:: Exercise details ::
Only the lines below, from the one with "wire pp0_5 = ((one0" through the one with "neg[4] = y[9];", are to be written out, exactly.

:: Supplied entries ::
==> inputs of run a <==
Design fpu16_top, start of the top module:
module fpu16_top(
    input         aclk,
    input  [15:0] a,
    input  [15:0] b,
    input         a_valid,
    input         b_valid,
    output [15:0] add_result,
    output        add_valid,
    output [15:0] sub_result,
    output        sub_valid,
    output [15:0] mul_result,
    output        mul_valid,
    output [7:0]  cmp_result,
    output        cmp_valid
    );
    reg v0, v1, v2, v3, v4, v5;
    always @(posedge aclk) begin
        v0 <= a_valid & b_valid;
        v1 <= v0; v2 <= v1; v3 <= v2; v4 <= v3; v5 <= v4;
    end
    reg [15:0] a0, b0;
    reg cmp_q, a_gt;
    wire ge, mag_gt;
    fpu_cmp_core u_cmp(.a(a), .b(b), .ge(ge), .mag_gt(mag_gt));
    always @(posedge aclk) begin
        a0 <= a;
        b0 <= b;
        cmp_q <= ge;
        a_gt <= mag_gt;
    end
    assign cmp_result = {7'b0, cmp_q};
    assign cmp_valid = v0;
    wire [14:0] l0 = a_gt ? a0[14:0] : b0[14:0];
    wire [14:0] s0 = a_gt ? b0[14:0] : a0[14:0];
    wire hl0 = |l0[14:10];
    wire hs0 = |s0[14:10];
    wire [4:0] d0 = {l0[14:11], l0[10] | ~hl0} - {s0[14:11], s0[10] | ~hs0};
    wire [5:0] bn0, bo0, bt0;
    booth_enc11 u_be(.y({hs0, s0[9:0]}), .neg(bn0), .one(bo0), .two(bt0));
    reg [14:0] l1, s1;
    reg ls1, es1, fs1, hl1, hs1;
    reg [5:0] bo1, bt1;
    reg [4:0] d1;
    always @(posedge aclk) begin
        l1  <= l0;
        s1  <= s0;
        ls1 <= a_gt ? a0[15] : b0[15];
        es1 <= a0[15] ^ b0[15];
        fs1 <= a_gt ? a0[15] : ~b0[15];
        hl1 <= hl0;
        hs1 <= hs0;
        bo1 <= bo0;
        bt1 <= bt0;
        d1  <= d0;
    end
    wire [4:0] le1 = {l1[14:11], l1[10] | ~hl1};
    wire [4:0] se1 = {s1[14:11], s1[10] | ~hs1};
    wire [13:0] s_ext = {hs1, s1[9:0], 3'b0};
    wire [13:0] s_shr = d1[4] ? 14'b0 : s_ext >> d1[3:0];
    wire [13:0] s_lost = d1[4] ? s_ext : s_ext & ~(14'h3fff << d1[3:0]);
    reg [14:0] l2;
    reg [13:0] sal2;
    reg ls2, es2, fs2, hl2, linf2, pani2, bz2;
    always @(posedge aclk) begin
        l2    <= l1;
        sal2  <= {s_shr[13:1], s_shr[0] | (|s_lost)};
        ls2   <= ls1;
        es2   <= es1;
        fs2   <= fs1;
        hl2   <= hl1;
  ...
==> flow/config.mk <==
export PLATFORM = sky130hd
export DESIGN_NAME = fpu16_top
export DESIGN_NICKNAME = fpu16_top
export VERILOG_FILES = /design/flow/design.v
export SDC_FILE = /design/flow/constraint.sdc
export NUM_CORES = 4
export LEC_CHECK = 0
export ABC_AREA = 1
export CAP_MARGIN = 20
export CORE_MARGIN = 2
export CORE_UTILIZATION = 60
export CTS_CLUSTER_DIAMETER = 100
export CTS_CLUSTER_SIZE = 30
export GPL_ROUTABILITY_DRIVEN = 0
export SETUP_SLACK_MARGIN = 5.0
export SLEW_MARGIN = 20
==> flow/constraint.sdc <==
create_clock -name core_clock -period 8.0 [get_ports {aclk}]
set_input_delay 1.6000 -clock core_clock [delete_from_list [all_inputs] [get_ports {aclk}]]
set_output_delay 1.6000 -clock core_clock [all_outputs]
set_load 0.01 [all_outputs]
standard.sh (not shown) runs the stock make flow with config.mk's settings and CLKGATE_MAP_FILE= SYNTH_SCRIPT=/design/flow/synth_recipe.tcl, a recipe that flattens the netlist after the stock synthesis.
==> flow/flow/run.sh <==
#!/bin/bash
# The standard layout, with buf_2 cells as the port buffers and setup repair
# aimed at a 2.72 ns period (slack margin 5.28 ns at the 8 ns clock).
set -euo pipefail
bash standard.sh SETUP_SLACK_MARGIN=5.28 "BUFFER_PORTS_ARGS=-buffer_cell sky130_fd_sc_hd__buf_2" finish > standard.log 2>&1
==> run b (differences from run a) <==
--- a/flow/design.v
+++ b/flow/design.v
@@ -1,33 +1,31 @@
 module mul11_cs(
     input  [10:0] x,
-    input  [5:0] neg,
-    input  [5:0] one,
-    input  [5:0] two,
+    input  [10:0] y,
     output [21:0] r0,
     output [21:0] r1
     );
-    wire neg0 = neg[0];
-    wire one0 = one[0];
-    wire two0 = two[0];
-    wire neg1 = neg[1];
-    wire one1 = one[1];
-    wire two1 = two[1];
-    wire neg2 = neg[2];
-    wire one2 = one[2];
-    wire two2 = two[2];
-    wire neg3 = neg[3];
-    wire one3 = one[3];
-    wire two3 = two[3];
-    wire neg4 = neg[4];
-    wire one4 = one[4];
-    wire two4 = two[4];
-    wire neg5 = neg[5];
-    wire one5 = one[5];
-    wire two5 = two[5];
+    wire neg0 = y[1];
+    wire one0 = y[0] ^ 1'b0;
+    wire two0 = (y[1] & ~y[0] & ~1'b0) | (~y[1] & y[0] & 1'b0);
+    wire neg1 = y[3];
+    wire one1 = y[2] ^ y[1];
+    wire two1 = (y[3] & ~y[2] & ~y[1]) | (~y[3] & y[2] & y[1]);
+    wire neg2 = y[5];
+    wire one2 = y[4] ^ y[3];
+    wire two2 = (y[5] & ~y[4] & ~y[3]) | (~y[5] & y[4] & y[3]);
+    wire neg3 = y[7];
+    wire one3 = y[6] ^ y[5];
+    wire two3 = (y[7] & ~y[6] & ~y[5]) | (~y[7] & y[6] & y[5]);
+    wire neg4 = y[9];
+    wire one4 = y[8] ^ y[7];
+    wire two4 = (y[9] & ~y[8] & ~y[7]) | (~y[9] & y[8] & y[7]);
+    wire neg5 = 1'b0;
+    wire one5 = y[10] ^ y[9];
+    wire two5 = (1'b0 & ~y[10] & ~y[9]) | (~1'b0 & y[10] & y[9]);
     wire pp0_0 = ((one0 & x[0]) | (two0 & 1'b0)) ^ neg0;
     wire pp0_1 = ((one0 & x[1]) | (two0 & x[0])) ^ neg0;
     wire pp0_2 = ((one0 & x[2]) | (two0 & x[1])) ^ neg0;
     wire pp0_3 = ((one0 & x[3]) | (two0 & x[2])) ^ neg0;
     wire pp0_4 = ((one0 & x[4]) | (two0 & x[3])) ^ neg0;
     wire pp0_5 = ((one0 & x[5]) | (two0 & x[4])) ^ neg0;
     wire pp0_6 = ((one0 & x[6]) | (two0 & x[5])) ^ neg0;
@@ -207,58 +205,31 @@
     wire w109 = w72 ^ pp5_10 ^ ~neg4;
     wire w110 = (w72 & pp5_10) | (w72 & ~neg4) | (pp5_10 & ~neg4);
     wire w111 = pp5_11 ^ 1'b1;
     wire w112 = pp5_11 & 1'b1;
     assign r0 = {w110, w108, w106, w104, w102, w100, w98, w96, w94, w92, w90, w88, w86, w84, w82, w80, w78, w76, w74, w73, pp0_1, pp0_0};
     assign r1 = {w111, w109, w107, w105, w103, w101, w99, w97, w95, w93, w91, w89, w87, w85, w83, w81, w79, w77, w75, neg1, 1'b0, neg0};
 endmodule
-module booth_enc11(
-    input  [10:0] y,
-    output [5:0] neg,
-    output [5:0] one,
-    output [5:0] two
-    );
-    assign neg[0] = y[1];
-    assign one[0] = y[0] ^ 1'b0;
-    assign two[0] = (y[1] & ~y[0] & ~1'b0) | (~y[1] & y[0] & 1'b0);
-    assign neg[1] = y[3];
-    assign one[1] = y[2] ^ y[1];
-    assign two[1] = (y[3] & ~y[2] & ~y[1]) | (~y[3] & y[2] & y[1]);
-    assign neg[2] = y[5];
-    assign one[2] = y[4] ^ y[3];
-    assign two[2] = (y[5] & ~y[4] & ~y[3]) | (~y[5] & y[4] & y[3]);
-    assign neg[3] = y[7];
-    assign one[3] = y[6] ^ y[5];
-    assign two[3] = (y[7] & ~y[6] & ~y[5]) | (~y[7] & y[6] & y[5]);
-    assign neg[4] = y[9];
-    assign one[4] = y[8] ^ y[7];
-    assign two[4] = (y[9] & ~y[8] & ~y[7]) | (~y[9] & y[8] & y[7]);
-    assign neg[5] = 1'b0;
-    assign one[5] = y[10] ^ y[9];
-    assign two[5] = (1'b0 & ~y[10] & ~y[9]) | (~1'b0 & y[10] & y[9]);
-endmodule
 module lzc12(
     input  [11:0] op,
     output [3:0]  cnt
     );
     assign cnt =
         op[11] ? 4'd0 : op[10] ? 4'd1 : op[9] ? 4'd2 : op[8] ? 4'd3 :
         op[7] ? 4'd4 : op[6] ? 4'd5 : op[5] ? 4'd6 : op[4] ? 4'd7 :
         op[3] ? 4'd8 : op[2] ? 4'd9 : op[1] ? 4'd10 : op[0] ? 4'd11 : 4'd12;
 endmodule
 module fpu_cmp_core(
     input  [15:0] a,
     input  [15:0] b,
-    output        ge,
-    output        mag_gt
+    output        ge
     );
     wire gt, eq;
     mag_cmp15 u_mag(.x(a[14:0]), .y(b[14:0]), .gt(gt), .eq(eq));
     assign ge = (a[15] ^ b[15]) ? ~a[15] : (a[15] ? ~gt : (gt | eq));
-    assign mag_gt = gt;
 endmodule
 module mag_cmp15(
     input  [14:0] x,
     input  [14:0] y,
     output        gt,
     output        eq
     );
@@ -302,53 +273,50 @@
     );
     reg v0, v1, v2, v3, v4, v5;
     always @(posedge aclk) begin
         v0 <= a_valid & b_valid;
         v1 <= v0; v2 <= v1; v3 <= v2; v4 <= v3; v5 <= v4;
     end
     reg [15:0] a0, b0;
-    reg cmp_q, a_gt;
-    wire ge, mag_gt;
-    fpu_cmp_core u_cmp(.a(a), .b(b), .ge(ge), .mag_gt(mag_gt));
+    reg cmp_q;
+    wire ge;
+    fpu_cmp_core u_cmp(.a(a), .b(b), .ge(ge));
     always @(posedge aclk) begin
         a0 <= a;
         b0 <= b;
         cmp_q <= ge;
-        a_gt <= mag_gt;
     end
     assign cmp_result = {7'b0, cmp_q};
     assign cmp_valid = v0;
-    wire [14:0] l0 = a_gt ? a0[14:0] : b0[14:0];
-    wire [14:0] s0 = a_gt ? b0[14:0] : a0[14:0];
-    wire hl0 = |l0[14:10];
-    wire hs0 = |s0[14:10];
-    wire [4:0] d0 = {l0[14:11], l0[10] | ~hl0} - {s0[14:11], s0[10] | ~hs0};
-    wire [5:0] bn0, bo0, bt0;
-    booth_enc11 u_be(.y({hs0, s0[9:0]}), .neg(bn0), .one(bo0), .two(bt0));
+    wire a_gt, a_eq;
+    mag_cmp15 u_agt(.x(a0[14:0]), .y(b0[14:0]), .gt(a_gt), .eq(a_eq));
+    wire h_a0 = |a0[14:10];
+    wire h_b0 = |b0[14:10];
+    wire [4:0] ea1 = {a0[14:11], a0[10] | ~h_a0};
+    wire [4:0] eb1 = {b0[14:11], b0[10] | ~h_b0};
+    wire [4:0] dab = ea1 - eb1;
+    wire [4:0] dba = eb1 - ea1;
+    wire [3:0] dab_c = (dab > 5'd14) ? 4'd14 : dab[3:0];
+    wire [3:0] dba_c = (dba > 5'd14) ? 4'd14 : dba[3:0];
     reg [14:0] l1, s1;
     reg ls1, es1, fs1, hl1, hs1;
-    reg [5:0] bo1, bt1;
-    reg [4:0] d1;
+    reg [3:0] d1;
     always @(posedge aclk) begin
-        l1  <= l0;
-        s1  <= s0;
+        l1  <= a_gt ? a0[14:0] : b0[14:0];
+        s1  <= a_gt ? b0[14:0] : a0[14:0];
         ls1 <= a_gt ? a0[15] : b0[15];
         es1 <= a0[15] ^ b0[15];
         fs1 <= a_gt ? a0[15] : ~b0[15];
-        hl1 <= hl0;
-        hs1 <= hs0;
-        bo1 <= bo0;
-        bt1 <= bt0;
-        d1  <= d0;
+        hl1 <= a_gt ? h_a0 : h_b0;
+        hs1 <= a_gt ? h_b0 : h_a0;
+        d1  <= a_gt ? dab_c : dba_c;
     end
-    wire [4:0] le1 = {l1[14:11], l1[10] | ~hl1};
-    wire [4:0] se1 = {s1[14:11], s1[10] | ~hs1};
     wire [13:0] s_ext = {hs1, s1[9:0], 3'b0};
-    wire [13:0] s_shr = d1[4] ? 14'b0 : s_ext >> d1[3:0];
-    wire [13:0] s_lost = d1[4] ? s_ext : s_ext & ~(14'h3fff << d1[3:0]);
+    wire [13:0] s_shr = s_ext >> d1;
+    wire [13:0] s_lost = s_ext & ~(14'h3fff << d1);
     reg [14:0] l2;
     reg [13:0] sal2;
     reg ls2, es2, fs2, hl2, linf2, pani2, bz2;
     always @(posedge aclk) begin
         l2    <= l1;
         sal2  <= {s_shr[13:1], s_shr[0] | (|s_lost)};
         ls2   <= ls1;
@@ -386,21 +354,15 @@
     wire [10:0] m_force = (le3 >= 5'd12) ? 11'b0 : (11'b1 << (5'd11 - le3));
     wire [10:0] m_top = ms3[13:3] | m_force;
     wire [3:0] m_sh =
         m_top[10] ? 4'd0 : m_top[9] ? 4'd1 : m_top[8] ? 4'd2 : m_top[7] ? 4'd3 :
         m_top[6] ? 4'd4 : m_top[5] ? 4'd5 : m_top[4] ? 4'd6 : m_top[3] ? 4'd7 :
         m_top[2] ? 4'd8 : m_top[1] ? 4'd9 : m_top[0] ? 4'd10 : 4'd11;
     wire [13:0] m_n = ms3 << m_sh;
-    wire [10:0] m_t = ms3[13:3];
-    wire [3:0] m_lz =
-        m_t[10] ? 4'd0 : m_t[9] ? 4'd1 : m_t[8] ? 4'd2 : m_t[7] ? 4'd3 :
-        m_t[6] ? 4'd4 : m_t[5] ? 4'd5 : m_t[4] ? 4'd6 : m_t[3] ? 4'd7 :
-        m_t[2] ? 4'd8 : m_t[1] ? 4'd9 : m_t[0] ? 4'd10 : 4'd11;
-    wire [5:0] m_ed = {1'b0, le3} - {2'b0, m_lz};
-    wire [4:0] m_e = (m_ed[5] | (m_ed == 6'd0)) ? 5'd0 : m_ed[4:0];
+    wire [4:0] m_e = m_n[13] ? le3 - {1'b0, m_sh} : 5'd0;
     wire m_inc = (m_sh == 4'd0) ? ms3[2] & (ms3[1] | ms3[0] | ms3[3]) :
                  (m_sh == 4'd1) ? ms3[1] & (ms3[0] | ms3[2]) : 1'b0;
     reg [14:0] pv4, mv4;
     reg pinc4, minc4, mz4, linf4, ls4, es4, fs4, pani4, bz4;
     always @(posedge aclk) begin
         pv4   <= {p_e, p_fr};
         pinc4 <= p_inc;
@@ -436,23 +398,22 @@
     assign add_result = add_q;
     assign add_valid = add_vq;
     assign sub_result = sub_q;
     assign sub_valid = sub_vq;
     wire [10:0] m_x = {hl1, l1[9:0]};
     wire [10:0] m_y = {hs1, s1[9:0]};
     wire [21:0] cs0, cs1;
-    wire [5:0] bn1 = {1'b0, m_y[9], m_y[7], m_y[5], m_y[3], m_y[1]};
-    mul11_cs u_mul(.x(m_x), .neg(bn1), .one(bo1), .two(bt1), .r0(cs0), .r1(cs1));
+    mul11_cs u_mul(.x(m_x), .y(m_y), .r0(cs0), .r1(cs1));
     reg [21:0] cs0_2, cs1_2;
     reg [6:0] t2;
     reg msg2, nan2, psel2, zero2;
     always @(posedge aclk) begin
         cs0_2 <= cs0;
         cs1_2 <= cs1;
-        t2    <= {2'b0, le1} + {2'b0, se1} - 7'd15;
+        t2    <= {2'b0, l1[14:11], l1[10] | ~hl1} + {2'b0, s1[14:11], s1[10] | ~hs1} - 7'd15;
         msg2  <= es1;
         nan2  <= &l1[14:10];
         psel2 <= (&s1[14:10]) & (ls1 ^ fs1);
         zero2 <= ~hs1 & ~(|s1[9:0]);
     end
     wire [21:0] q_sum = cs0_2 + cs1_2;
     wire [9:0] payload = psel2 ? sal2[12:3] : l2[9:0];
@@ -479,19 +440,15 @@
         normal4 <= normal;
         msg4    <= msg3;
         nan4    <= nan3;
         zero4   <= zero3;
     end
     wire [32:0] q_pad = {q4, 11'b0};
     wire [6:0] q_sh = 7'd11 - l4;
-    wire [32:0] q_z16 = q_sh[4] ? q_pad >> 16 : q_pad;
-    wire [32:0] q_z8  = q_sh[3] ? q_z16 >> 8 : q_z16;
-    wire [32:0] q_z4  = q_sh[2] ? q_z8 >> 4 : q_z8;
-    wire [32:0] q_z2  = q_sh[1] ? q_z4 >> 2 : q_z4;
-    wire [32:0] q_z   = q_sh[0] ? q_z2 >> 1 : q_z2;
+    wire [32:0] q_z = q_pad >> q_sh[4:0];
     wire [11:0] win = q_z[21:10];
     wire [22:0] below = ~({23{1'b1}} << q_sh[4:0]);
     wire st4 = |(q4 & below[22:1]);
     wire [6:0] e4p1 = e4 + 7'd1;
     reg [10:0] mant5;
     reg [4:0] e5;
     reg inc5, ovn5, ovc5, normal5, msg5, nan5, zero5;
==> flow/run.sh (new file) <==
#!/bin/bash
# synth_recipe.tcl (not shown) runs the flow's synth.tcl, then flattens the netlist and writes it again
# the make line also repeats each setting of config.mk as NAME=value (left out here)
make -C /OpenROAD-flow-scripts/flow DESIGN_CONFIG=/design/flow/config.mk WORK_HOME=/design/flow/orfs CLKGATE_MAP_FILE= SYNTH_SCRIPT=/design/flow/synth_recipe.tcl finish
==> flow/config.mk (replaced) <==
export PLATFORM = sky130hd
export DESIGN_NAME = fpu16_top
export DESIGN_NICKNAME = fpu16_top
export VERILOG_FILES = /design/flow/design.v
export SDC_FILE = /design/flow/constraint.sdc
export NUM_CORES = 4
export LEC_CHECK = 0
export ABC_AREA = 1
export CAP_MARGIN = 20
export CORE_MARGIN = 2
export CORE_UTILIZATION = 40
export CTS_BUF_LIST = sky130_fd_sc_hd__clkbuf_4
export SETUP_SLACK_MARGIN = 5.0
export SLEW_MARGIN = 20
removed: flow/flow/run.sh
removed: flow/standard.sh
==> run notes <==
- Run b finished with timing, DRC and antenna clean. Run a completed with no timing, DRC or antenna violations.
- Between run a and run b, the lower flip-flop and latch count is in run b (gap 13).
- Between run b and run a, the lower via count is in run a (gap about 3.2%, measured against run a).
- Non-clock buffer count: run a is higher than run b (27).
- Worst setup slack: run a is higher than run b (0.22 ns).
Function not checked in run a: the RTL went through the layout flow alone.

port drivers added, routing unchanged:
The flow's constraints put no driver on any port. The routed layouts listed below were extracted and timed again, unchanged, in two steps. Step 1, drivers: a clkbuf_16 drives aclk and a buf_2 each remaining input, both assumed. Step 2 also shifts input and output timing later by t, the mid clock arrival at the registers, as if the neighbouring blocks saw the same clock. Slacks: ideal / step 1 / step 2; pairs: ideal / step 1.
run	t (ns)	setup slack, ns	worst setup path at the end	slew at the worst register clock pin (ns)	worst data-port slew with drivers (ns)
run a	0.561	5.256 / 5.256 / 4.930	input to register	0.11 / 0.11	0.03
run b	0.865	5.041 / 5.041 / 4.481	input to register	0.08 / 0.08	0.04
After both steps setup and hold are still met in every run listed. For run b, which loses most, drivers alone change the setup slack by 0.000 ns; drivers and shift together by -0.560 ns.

:: Problem solution ::
     wire pp0_5 = ((one0 & x[5]) | (two0 & x[4])) ^ neg0;
     wire pp0_6 = ((one0 & x[6]) | (two0 & x[5])) ^ neg0;
@@ -207,58 +205,31 @@
     wire w109 = w72 ^ pp5_10 ^ ~neg4;
     wire w110 = (w72 & pp5_10) | (w72 & ~neg4) | (pp5_10 & ~neg4);
     wire w111 = pp5_11 ^ 1'b1;
     wire w112 = pp5_11 & 1'b1;
     assign r0 = {w110, w108, w106, w104, w102, w100, w98, w96, w94, w92, w90, w88, w86, w84, w82, w80, w78, w76, w74, w73, pp0_1, pp0_0};
     assign r1 = {w111, w109, w107, w105, w103, w101, w99, w97, w95, w93, w91, w89, w87, w85, w83, w81, w79, w77, w75, neg1, 1'b0, neg0};
 endmodule
-module booth_enc11(
-    input  [10:0] y,
-    output [5:0] neg,
-    output [5:0] one,
-    output [5:0] two
-    );
-    assign neg[0] = y[1];
-    assign one[0] = y[0] ^ 1'b0;
-    assign two[0] = (y[1] & ~y[0] & ~1'b0) | (~y[1] & y[0] & 1'b0);
-    assign neg[1] = y[3];
-    assign one[1] = y[2] ^ y[1];
-    assign two[1] = (y[3] & ~y[2] & ~y[1]) | (~y[3] & y[2] & y[1]);
-    assign neg[2] = y[5];
-    assign one[2] = y[4] ^ y[3];
-    assign two[2] = (y[5] & ~y[4] & ~y[3]) | (~y[5] & y[4] & y[3]);
-    assign neg[3] = y[7];
-    assign one[3] = y[6] ^ y[5];
-    assign two[3] = (y[7] & ~y[6] & ~y[5]) | (~y[7] & y[6] & y[5]);
-    assign neg[4] = y[9];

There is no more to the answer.